Bavinck’s Reformed Dogmatics stands out in three ways. First, it is clearly based on Scripture and seeks to be faithful to biblical teaching.
Second, it is a small “c” catholic dogmatics. In other words, while marked with a clear Reformed accent, Bavinck incorporates the best of the entire history of theological reflection on Scripture and the church’s interpretation of Scripture. Augustine and other “fathers” of the church, Thomas Aquinas and other important medieval thinkers such as Bonaventure and Anselm, Luther and Melanchthon, are taken as seriously as John Calvin and orthodox Reformed theologians such as Francis Turretin. There is a historical breadth as well as biblical and philosophical depth in Bavinck’s theology.
Third, it is a “modern” theology that is not afraid to tackle the major challenges to the Christian faith that have arisen from modern thinkers since Descartes and Kant, to Feuerbach, Hegel, and Darwin. Bavinck does not engage modern theologians such as Friedrich Schleiermacher and Albrecht Ritschl just to set them straight; he is not afraid to expose their errors but he also mines them for what can be learned from them. As a theologian he listens carefully before making a judgment; this is the kind of theology that pastors need to learn and to emulate.
Proposition 7: Herman Bavinck’s Reformed Dogmatics is beneficial for pastoral care.
Let me make it clear now that pastoral care is not in the first place an intellectual activity, a matter of getting one’s theology correct in order to apply it to “cases.” Rather, what I have been trying to describe is a certain theological disposition characterized by, among other things, the following: a curiosity about God and his ways; a personal interest in human responses to God’s revelation; an interest in building bridges to people’s concrete experiences of God; a modesty about one’s own insights and an eager openness to learning from the great teachers of the church; a deep love for people and for the body of Christ. It would be a mistake to think that I am suggesting here that Bavinck’s Reformed Dogmatics is a useful reference book for pastors, to be taken off the shelf when dealing with tough theological questions. No, the benefit of Bavinck’s Reformed Dogmatics for pastors is that, when used correctly, it fosters an attitude, a theological temperament that can open the pastor’s heart to God and to God’s people.
Let me give an example of a pastoral situation that most, if not all, Reformed pastors have faced at least once in their ministry:
You are having a pastoral conversation with someone who has serious reservations about the doctrine of predestination (election and reprobation). If salvation is a matter of God’s choosing and not our willing, how can we say that people are lost because of their own sin? They never had a chance. Isn’t it much fairer to think that God truly gives all people free choice? Doesn’t that seem much closer to the truth that God is loving and merciful?

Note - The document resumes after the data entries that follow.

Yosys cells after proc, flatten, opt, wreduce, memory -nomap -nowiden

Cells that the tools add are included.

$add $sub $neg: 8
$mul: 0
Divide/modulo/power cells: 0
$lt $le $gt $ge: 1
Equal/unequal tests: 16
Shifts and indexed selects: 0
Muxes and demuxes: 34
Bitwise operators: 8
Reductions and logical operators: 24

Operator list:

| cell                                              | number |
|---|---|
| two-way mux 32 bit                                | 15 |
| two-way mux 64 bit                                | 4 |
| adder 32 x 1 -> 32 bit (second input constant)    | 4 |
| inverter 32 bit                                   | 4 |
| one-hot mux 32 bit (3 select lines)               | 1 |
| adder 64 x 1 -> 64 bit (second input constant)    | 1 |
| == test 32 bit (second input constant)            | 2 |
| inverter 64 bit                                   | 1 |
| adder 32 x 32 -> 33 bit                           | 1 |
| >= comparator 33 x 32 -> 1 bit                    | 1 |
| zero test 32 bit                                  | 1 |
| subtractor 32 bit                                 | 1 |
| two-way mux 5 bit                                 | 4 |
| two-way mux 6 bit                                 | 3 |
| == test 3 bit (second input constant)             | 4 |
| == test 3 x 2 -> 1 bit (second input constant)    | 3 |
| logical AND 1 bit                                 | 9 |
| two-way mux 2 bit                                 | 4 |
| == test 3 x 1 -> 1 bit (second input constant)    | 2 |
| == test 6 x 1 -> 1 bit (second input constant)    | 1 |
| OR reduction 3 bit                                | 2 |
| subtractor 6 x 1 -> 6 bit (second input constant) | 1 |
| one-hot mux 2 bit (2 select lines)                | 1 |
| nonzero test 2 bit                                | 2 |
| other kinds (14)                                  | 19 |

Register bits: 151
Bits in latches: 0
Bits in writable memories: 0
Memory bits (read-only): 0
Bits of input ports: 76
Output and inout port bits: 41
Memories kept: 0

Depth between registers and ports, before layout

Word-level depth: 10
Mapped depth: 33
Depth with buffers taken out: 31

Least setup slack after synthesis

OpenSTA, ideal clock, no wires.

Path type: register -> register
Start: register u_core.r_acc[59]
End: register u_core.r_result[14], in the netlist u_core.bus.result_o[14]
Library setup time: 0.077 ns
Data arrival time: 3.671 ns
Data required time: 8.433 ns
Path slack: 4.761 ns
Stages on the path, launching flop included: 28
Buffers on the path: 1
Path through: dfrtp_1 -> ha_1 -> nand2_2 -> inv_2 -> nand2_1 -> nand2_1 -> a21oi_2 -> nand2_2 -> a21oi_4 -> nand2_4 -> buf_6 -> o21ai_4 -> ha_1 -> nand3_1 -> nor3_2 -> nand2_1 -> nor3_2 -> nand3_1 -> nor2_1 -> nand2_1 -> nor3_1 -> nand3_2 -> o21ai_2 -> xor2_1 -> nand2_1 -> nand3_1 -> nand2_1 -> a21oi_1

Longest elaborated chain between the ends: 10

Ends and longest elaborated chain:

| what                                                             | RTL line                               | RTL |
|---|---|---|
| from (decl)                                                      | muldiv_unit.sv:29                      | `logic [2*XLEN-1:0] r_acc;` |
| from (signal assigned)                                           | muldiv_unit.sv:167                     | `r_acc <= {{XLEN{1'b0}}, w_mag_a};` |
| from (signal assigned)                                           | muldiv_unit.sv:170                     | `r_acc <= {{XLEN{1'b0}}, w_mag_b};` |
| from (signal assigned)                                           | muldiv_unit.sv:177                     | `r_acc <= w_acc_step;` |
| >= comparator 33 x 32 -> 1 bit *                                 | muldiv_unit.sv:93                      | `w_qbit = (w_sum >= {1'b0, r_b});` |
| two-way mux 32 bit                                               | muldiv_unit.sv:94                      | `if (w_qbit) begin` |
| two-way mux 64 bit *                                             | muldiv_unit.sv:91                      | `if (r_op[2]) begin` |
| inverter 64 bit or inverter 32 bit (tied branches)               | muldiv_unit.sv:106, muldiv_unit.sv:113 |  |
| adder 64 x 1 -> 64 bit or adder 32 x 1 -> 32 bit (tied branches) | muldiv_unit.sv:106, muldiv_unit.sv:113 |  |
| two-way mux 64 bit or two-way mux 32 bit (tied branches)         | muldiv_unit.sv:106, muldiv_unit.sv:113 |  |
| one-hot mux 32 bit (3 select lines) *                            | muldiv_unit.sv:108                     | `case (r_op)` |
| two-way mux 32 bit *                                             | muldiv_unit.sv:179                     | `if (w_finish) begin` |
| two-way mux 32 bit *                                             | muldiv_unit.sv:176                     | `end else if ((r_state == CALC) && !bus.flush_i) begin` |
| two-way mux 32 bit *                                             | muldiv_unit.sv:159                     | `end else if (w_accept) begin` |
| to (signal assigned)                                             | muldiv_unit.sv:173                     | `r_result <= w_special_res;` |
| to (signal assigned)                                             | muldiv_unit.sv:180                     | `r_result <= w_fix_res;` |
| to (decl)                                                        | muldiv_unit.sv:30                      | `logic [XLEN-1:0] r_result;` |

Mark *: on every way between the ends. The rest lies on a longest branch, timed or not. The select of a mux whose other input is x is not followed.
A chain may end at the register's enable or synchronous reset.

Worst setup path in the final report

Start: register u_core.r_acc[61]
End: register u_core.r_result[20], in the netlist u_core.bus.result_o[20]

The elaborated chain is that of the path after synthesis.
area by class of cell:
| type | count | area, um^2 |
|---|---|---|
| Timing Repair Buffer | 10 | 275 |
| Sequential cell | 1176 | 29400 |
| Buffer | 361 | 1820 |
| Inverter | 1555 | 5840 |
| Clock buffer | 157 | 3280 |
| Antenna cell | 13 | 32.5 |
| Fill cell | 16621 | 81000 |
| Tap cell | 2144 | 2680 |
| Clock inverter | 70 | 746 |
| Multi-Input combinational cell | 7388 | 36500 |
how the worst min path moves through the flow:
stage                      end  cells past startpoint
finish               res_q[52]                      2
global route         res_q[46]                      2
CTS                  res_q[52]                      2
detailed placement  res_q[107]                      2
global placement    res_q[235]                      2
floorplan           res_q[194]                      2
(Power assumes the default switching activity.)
<file path="config.mk">
export PLATFORM = sky130hd
export DESIGN_NAME = eth_hdr_strip
export DESIGN_NICKNAME = d
export VERILOG_FILES = /design/src/rtl/eth_hdr_strip.sv
export SDC_FILE = /design/constraint.sdc
export NUM_CORES = 1
export LEC_CHECK = 0
export ABC_AREA = 0
export BUFFER_PORTS_ARGS = -buffer_cell sky130_fd_sc_hd__buf_2
export CORE_MARGIN = 2
export CORE_UTILIZATION = 47
export DETAILED_ROUTE_END_ITERATION = 8
export PLACE_DENSITY = 0.69
export SLEW_MARGIN = 20
export SYNTH_ARGS = -nofsm -noshare
export SYNTH_HDL_FRONTEND = slang
export SYNTH_SLANG_ARGS = --single-unit
</file>
<file path="constraint.sdc">
create_clock -name clk -period 2.2 [get_ports clk]
set_clock_uncertainty 0.1 [all_clocks]
set_input_delay 0.55 -clock clk [delete_from_list [all_inputs] [get_ports clk]]
set_output_delay 0.55 -clock clk [all_outputs]
set_load 0.05 [all_outputs]
</file>
## config.mk

```make
export PLATFORM = sky130hd
export DESIGN_NAME = mem_arbiter
export DESIGN_NICKNAME = d
export VERILOG_FILES = /design/src/rtl/mem_arb_pkg.sv /design/src/rtl/arb_select.sv /design/src/rtl/mem_arbiter.sv
export SDC_FILE = /design/constraint.sdc
export NUM_CORES = 1
export LEC_CHECK = 0
export BUFFER_PORTS_ARGS = -buffer_cell sky130_fd_sc_hd__buf_4
export CAP_MARGIN = 10
export CORE_AREA = 4 4 290 292
export DETAILED_ROUTE_END_ITERATION = 6
export DIE_AREA = 0 0 294 296
export SKIP_CTS_REPAIR_TIMING = 1
export SLEW_MARGIN = 0
export SYNTH_ARGS = -nofsm -noshare
export SYNTH_HDL_FRONTEND = slang
export SYNTH_SLANG_ARGS = --single-unit
```

## constraint.sdc

```tcl
create_clock -name clk -period 2.75 [get_ports clk]
set_clock_uncertainty 0.1 [all_clocks]
set_input_delay 0.275 -clock clk [delete_from_list [all_inputs] [get_ports clk]]
set_output_delay 0.275 -clock clk [all_outputs]
set_load 0.02 [all_outputs]
```
### src/rtl/instr_decoder_pkg.sv
// Shared decode constants for the MIPS-subset core: opcodes, function codes,
// ALU operation encoding and instruction field positions.
package instr_decoder_pkg;

  localparam int D_WIDTH_SUPPORTED = 32;

  localparam logic [5:0] OP_RTYPE = 6'd0;
  localparam logic [5:0] OP_ADDI  = 6'd8;

  localparam logic [5:0] FN_SLL = 6'd0;
  localparam logic [5:0] FN_SRL = 6'd2;
  localparam logic [5:0] FN_MUL = 6'd24;
  localparam logic [5:0] FN_DIV = 6'd26;
  localparam logic [5:0] FN_ADD = 6'd32;
  localparam logic [5:0] FN_SUB = 6'd34;

  typedef enum logic [2:0] {
    ALU_NOP = 3'd0,
    ALU_SLL = 3'd1,
    ALU_SRL = 3'd2,
    ALU_MUL = 3'd3,
    ALU_DIV = 3'd4,
    ALU_ADD = 3'd5,
    ALU_SUB = 3'd6
  } alu_ctl_t;

  localparam int OP_MSB = 31;
  localparam int OP_LSB = 26;
  localparam int RS_MSB = 25;
  localparam int RS_LSB = 21;
  localparam int RT_MSB = 20;
  localparam int RT_LSB = 16;
  localparam int RD_MSB = 15;
  localparam int RD_LSB = 11;
  localparam int SH_MSB = 10;
  localparam int SH_LSB = 6;
  localparam int FN_MSB = 5;
  localparam int FN_LSB = 0;
  localparam int IMM_MSB = 15;
  localparam int IMM_LSB = 0;

endpackage
[config.mk]
export PLATFORM = sky130hd
export DESIGN_NAME = midi_sysex_extractor
export DESIGN_NICKNAME = d
export VERILOG_FILES = /design/src/rtl/midi_sysex_extractor.sv
export SDC_FILE = /design/constraint.sdc
export NUM_CORES = 1
export LEC_CHECK = 0
export ABC_AREA = 1
export BUFFER_PORTS_ARGS = -buffer_cell sky130_fd_sc_hd__buf_2
export CORE_MARGIN = 10
export CORE_UTILIZATION = 50
export CTS_CLUSTER_DIAMETER = 60
export DETAILED_ROUTE_END_ITERATION = 16
export PLACE_DENSITY = 0.66
export REMOVE_ABC_BUFFERS = 1
export SETUP_SLACK_MARGIN = 0.15
export SKIP_CTS_REPAIR_TIMING = 1
export SLEW_MARGIN = 30
export SYNTH_ARGS = -nofsm -noshare
export SYNTH_HDL_FRONTEND = slang
export SYNTH_SLANG_ARGS = --single-unit
[constraint.sdc]
create_clock -name clk -period 2.6 [get_ports clk]
set_input_delay 0.52 -clock clk [delete_from_list [all_inputs] [get_ports clk]]
set_output_delay 0.52 -clock clk [all_outputs]
set_load 0.02 [all_outputs]
[src/rtl/midi_sysex_extractor.sv]
// Extracts SysEx frames (F0..F7) from a raw MIDI byte stream into an FWFT FIFO.
// Define MIDI_SYSEX_STATS_EN to add the msg_cnt/drop_cnt/stall_cnt statistics outputs.
module midi_sysex_extractor #(
    parameter int unsigned DEPTH = 16
) (
    input  logic        clk,
    input  logic        rst,
    input  logic [7:0]  rx_data,
    input  logic        rx_valid,
    output logic [7:0]  sysex_data,
    output logic        sysex_valid,
    output logic        sysex_last,
    input  logic        sysex_rd,
    input  logic        sysex_busy,
`ifdef MIDI_SYSEX_STATS_EN
    output logic [15:0] msg_cnt,
    output logic [15:0] drop_cnt,
    output logic [15:0] stall_cnt,
`endif
    output logic        in_sysex,
    output logic        overflow
);

    localparam int unsigned AW = $clog2(DEPTH);

    typedef logic [AW:0] cnt_t;
    typedef enum logic [1:0] {StIdle, StBody, StDrop} state_e;

    // Room for the start byte plus a guaranteed terminator slot.
    localparam cnt_t LimStart = cnt_t'(DEPTH - 2);
    // A restart F0 lands one entry after the synthetic terminator.
    localparam cnt_t LimRestart = cnt_t'(DEPTH - 3);
    localparam cnt_t CntFull = cnt_t'(DEPTH);

    state_e        state_q, state_d;
    logic          pend_q, pend_d;
    logic          ovf_q, ovf_d;
    cnt_t          cnt_q;
    logic [AW-1:0] wptr_q, rptr_q;
    logic [8:0]    mem [DEPTH];

    logic       push, pop;
    logic [8:0] wdata;
    logic       inc_msg, inc_drop;
    logic       byte_ok, is_f0, is_f7, is_d;

    // Real-time bytes are invisible; rx during a pending-F0 write cannot occur (UART gap).
    assign byte_ok = rx_valid && !pend_q && (rx_data < 8'hF8);
    assign is_f0   = (rx_data == 8'hF0);
    assign is_f7   = (rx_data == 8'hF7);
    assign is_d    = !rx_data[7];

    always_comb begin
        state_d  = state_q;
        pend_d   = 1'b0;
        ovf_d    = 1'b0;
        push     = 1'b0;
        wdata    = '0;
        inc_msg  = 1'b0;
        inc_drop = 1'b0;
        if (pend_q) begin
            push  = 1'b1;
            wdata = {1'b0, 8'hF0};
        end else if (byte_ok) begin
            unique case (state_q)
                StIdle, StDrop: begin
                    if (is_f0) begin
                        if (cnt_q <= LimStart) begin
                            push    = 1'b1;
                            wdata   = {1'b0, 8'hF0};
                            state_d = StBody;
                        end else begin
                            inc_drop = 1'b1;
                            state_d  = StDrop;
                        end
                    end else if (state_q == StDrop && !is_d) begin
                        state_d = StIdle;
                    end
                end
                StBody: begin
                    push = 1'b1;
                    if (is_d) begin
                        if (cnt_q <= LimStart) begin
                            wdata = {1'b0, rx_data};
                        end else begin
                            wdata    = {1'b1, 8'hF7};
                            ovf_d    = 1'b1;
                            inc_drop = 1'b1;
                            state_d  = StDrop;
                        end
                    end else if (is_f7) begin
                        wdata   = {1'b1, 8'hF7};
                        inc_msg = 1'b1;
                        state_d = StIdle;
                    end else if (is_f0) begin
                        wdata = {1'b1, 8'hF7};
                        if (cnt_q <= LimRestart) begin
                            pend_d = 1'b1;
                        end else begin
                            inc_drop = 1'b1;
                            state_d  = StDrop;
                        end
                    end else begin
                        wdata   = {1'b1, 8'hF7};
                        state_d = StIdle;
                    end
                end
                default: state_d = StIdle;
            endcase
        end
    end

    always_ff @(posedge clk or negedge rst) begin
        if (!rst) begin
            state_q <= StIdle;
            pend_q  <= 1'b0;
            ovf_q   <= 1'b0;
        end else begin
            state_q <= state_d;
            pend_q  <= pend_d;
            ovf_q   <= ovf_d;
        end
    end

    assign pop = sysex_rd && (cnt_q != '0);

    always_ff @(posedge clk or negedge rst) begin
        if (!rst) begin
            wptr_q <= '0;
            rptr_q <= '0;
            cnt_q  <= '0;
        end else begin
            if (push) wptr_q <= wptr_q + 1'b1;
            if (pop)  rptr_q <= rptr_q + 1'b1;
            if (push && !pop)      cnt_q <= cnt_q + 1'b1;
            else if (!push && pop) cnt_q <= cnt_q - 1'b1;
        end
    end

    always_ff @(posedge clk) begin
        if (push) mem[wptr_q] <= wdata;
    end

    assign sysex_valid = (cnt_q != '0);
    assign sysex_data  = sysex_valid ? mem[rptr_q][7:0] : 8'h00;
    assign sysex_last  = sysex_valid ? mem[rptr_q][8] : 1'b0;
    assign in_sysex    = (state_q == StBody);
    assign overflow    = ovf_q;

    no_fifo_overflow: assert property (@(posedge clk) disable iff (!rst)
        !(push && cnt_q == CntFull));

`ifdef MIDI_SYSEX_STATS_EN
    always_ff @(posedge clk or negedge rst) begin
        if (!rst) begin
            msg_cnt   <= '0;
            drop_cnt  <= '0;
            stall_cnt <= '0;
        end else begin
            if (inc_msg)                   msg_cnt   <= msg_cnt + 1'b1;
            if (inc_drop)                  drop_cnt  <= drop_cnt + 1'b1;
            if (sysex_valid && sysex_busy) stall_cnt <= stall_cnt + 1'b1;
        end
    end
`else
    logic unused_stats;
    assign unused_stats = inc_msg ^ inc_drop ^ sysex_busy;
`endif

endmodule

# Yosys cells after proc, flatten, opt, wreduce, memory -nomap -nowiden
# Memory sizes are Yosys's and may differ from the RTL's.
# Index checks and enable logic that the tools add are counted.
# word_totals
ff_bits,17
mem_bits_rw,144
input_bits,13
output_inout_bits,12
n_memories,1
# classes
addsub,4
magnitude_cmp,3
n_eq_ne,7
muxes,39
n_bitwise,1
n_reduce_logical,14
# memory_table
name,words,width,read_ports,rd_ports_with_merged_regs,write_ports,line_no,text
mem,16,9,1,0,1,40,logic [8:0] mem [DEPTH];
# ops
cell,n
9-bit two-way mux,4
8-bit two-way mux,3
1-bit two-way mux,19
9-bit one-hot mux with 2 select lines,1
8-bit equality test (second input constant),2
2-bit two-way mux,8
5-bit by 4-bit <= comparator with 1-bit output (second input constant),2
5-bit two-way mux,2
4-bit by 1-bit adder with 4-bit output (second input constant),2
8-bit < comparator (second input constant),1
1-bit logical AND,6
3-bit != test (second input constant),2
5-bit by 1-bit adder with 5-bit output (second input constant),1
5-bit != test (second input constant),1
5-bit AND reduction,1
5-bit nonzero test,1
5-bit by 1-bit subtractor with 5-bit output (second input constant),1
2-bit one-hot mux with 2 select lines,1
1-bit logical NOT,3
2-bit by 1-bit equality test with 1-bit output (second input constant),1
2-bit equality test (second input constant),1
2-bit logical NOT,1
1-bit one-hot mux with 2 select lines,1
2-bit nonzero test,1
other kinds (2),2

# Depth between registers and ports, before layout
# depth
depth_word,10
depth_mapped,16

# Least setup slack after synthesis
# Ideal clock, no wire load.
# synth_timing
path_kind,input -> register
from,in rx_data[4]
to,reg cnt_q[4]
setup_ps,126
arrival_ps,2321
t_required_ps,2474
slack_ps,153
stages,13
cell_sequence,nand2_1 nor2_1 a21oi_2 nand3_4 nand2_4 ha_1 inv_1 fa_1 a21oi_1 o21bai_1 xor2_1 nand2_1 o21ai_0
# synth_between
elab_chain_cells,8
elab_cells_between_ends,12
classes_between,order compare (1); eq/ne (1); mux (5); reduce/logical (5)
# synth_lines
element,line_no,text
start: declaration,8,"input logic [7:0] rx_data,"
"parallel branches: the longest is 3 deep, another holds 8-bit < comparator",--,
1-bit two-way mux (*),64,end else if (byte_ok) begin
1-bit two-way mux (*),61,if (pend_q) begin
named net push,42,"logic push, pop;"
1-bit logical NOT,136,else if (!push && pop) cnt_q <= cnt_q - 1'b1;
1-bit logical AND,136,
2-bit nonzero test (no line),--,
end signal: assignment,135,if (push && !pop) cnt_q <= cnt_q + 1'b1;
end signal: assignment,136,
end: declaration,38,cnt_t cnt_q;
# Mark *: on every way through the listed nets, which the timed path passes.
# A chain may end at the register's enable or synchronous reset.

# Worst setup path after layout
# layout_timing
from,reg rptr_q[0]
to,out sysex_data[0]
# layout_between
elab_chain_cells,2
# layout_lines
element,line_no,text
start: declaration,39,"logic [AW-1:0] wptr_q, rptr_q;"
start signal: assignment,134,if (pop) rptr_q <= rptr_q + 1'b1;
memory read 16 x 9 bit,--,
8-bit two-way mux,145,assign sysex_data = sysex_valid ? mem[rptr_q][7:0] : 8'h00;
end: declaration,10,"output logic [7:0] sysex_data,"
# Every way passes these cells.

==> impl_results.md <==
- Result of the run: completed
- Synthesized instance count: 675
- Count of nets left with antenna violations after detail routing: 0
- Number of clock sinks seen by CTS: roughly 160
- Post-Synthesis Cell Area: about 7000 sq um
- Worst-path cell chain: clkinv_4, clkbuf_16, nand2_1, nand3_1, nand3_1, nand2_1, nand2_1, a21oi_2, buf_6
- Number of top-level pins: 25
- Final RePlAce weighted congestion: 0.918
- Mean post-synth cell area: about 11 sq um
- Area growth syn-to-layout: 17.3%
- Warnings from Yosys: 0
- Power density of the placed cells: 1060 nW/um^2
- Maximum number of pins on one net before global-route repair: 37
- Clock tree from TritonCTS: built
- Share of the synthesized area in compound gates (AO/OA/AOI/OAI): 1.82%
- Clock network latency to the later pin of the worst-skew pair: roughly 430 ps
- Total via count in the routed design: 4996
- First-pass GRT wire length: 26.3 mm
- Kind of capture point of the worst setup path: output pin
- Startpoint of the worst register-to-register path: cnt_q[0]
- WP data required: 2080 ps
- Number of buffers inserted during clock tree synthesis: 17
- Arrival time worst endpoint: 1970 ps
- Violation count after the first detailed-route iteration: 408
- Detailed-router iteration count before antenna repair: 5
- Share of cells above drive strength 1: around 18%
- Diodes inserted: 0
- Total Routed Length: 16.8 mm
- DR WL/cell: 18.3 microns
- Rel. slew slack: between 70% and 80%
- Critical path origin: rptr_q[0]
- Largest cells by area after synthesis: sky130_fd_sc_hd__edfxtp_1, sky130_fd_sc_hd__nand2_1, sky130_fd_sc_hd__nand3_1
- HPWL after detailed placement: 10.5 mm
- Max-cap check violation count: 0
- Count of nets after finishing: 749
- Synthesized-area fraction occupied by and/or/nand/nor cells: 25.7%
- Sum of negative setup slack: 0 ps
- Effective utilization at floorplan: 51.4%
- Count of state elements after synthesis: 161
- Final worst-path setup slack: 106 ps
- Total Power: between 8 and 9 mW
- Area share of fa/ha/maj cells after synthesis: 1.85%
- Overall overflow remaining after global route: 0
- Initial antenna violation count: 0
- Vias in the first global route: just under 5000
- Fmax achieved: 0.401 GHz
- Total number of H-tree levels: 4
- Cell row count: 43
- Leakage Power: 3.18 nW
- Largest fanout of any net on the critical path: 14
- Finish-stage setup viols: 0
- Top cell type's share of synthesized area: 60.3%
- Mux share of post-synthesis cell area: 0%
- Core area: 13900 sq um
- Type of the worst min-delay path: input pin to async pin
- Number of DRC violations after detailed routing: 0
- Dominant combinational cell family by area after synthesis: simple AND/OR/NAND/NOR gates
- Worst Hold Slack: 12.6 ps
- Final hold violations: 0
- Number of buffers between clock root and the deepest sink: 2
- Number of buffers and inverters on the critical path: 3
- DIE WIDTH: 140 microns
- Max Slew Vio Count: 0
- Most frequent standard cell in the layout excluding fill and tap cells: sky130_fd_sc_hd__nand2_1
- Fill cell count: approximately 1100
- Height of the die: ~140 microns
- Synth Area in XOR/XNOR: 0.978%
- Critical Path Most Common Cell: sky130_fd_sc_hd__nand2_1
- Distinct cells, synth: 30
- Root buffer selected by CTS: sky130_fd_sc_hd__clkbuf_16
- Most used cells in the layout excluding fill and tap cells: sky130_fd_sc_hd__nand2_1, sky130_fd_sc_hd__edfxtp_1, sky130_fd_sc_hd__nand3_1, sky130_fd_sc_hd__buf_4, sky130_fd_sc_hd__nor2_1
- Largest incremental delay on the critical path: between 400 and 500 ps
- Final worst clock skew: between 10 and 15 ps
- Setup WS pre-CTS: -31.7 ps
- Clock input transition at the sequential cells of the worst setup and hold paths: 60 ps
- Highest ir drop seen on vdd: 0.518 mV
- Worst slew pin tran: 418 ps
- Vias per Instance: 5.44
- Overall routing resource usage: 17.3%
- Full die area: 19500 sq um
- Final worst path period need: 2490 ps
- Period utilisation layout: between 90% and 100%
- Portion of the post-synthesis area used by sequential elements: 66.3%
- Setup repair after global routing missed its margin: yes
- Port Buf Inserts: 23
- Library cell occupying the most area in the post-synthesis netlist: sky130_fd_sc_hd__edfxtp_1
- Delay-heaviest family, CP: flip-flops
- Worst setup path class: flip-flop to output pin
- Cell at the slowest stage of the critical path: sky130_fd_sc_hd__dfrtp_2
- Critical path launch point type: flip-flop
synthesized netlist by cell type, drive strengths merged:
cell type and number:
a21boi 1, a21oi 14, a31oi 1, buf 18, clkbuf 10, clkinv 3, dfrtp 17, edfxtp 144
fa 1, ha 9, inv 24, nand2 252, nand3 123, nand4 1, nor2 39, nor3 2
o21ai 7, o21bai 1, xnor2 2, xor2 6
kinds of logic (layout without fill, tap and decap cells):
kind of cell,count (synthesis),in the layout
simple gates,417,417
flops,161,161
buf+inv,55,119
compound gates,24,24
fa+ha+maj,10,10
xor+xnor,8,8
area by class of cell:
class                   instances  area, sq um  area share, %
multi-input cells             459         2220           26.4
clock buffers                  18          429           5.10
clock inverters                14          143           1.70
repair buffers                 60          510           6.07
inverters                      27          124           1.47
flip-flops and latches        161         4750           56.5
well taps                     180          225           2.68
report_power, final:
| part | internal (mW) | switching (mW) |
|---|---|---|
| Combinational | 1.31 | 2.19 |
| Sequential | 2.86 | 0.125 |
| Clock | 1.40 | 0.992 |
| Total | 5.57 | 3.31 |
path summary, 6_finish.rpt:
| kind | depth (start not counted) | slack [ps] | endpoint |
|---|---|---|---|
| worst max-delay path | 9 | 110 | sysex_data[0] |
| worst min-delay path | 1 | 10 | cnt_q[2] |
| worst max register to register | 15 | 340 | cnt_q[4] |
| worst min register to register | 2 | 570 | state_q[1] |
| max in group asynchronous | 1 | 2270 | rptr_q[1] |
| min in group clk | 2 | 330 | overflow |
per-stage QoR:
step                cell area (sq um)  util, %  instances
floorplan                        7030        -        647
global placement                 7640     54.8        882
detailed placement               7640     54.8        882
CTS                              8210     58.9        914
global route                     8410     60.3        919
finish                           8410     60.3        919
worst register-to-register path: stages (launching register included):
cell	delay (ps)
sky130_fd_sc_hd__dfrtp_1	450
sky130_fd_sc_hd__inv_1	100
sky130_fd_sc_hd__nand2_1	60
sky130_fd_sc_hd__nand2_2	100
sky130_fd_sc_hd__nand2_2	80
sky130_fd_sc_hd__nand2_2	70
sky130_fd_sc_hd__nand3_4	70
sky130_fd_sc_hd__nand2_4	70
sky130_fd_sc_hd__ha_2	200
sky130_fd_sc_hd__inv_2	70
sky130_fd_sc_hd__fa_2	360
sky130_fd_sc_hd__a21oi_2	160
sky130_fd_sc_hd__o21bai_1	90
sky130_fd_sc_hd__xor2_1	150
sky130_fd_sc_hd__nand2_1	60
sky130_fd_sc_hd__o21ai_0	70
state kept, by name, summed over array words and instances (netlist names):
name,flops
wptr_q,4
overflow,1
rptr_q,4
pend_q,1
cnt_q,5
mem,144
state_q,2
per-layer routing:
layer	share of wire [%]	global-route usage, %
met1	44	21.9
met2	47	27.2
met3	5.6	3.54
met4	3.1	9.24
met5	0	0
Note: power is estimated with default switching activity, not from simulation.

A good, wise pastor realizes that these questions involve much more than sound, biblical, doctrinal arguments but touch the very core of how our hearts experience God. This is much more than an intellectual problem. At the same time, a pastor cannot ignore the intellectual, doctrinal dimension of the person’s anxiety. A wise pastoral response will, therefore, frame the intellectual issues with the gospel of grace, with the evangelical testimony to God’s love and mercy in Christ. To see how this is done by a master theologian with the heart of a pastor, I invite you to look at a section in Bavinck’s Reformed Dogmatics, volume 4, “The wideness of God’s mercy,” pages 724–27.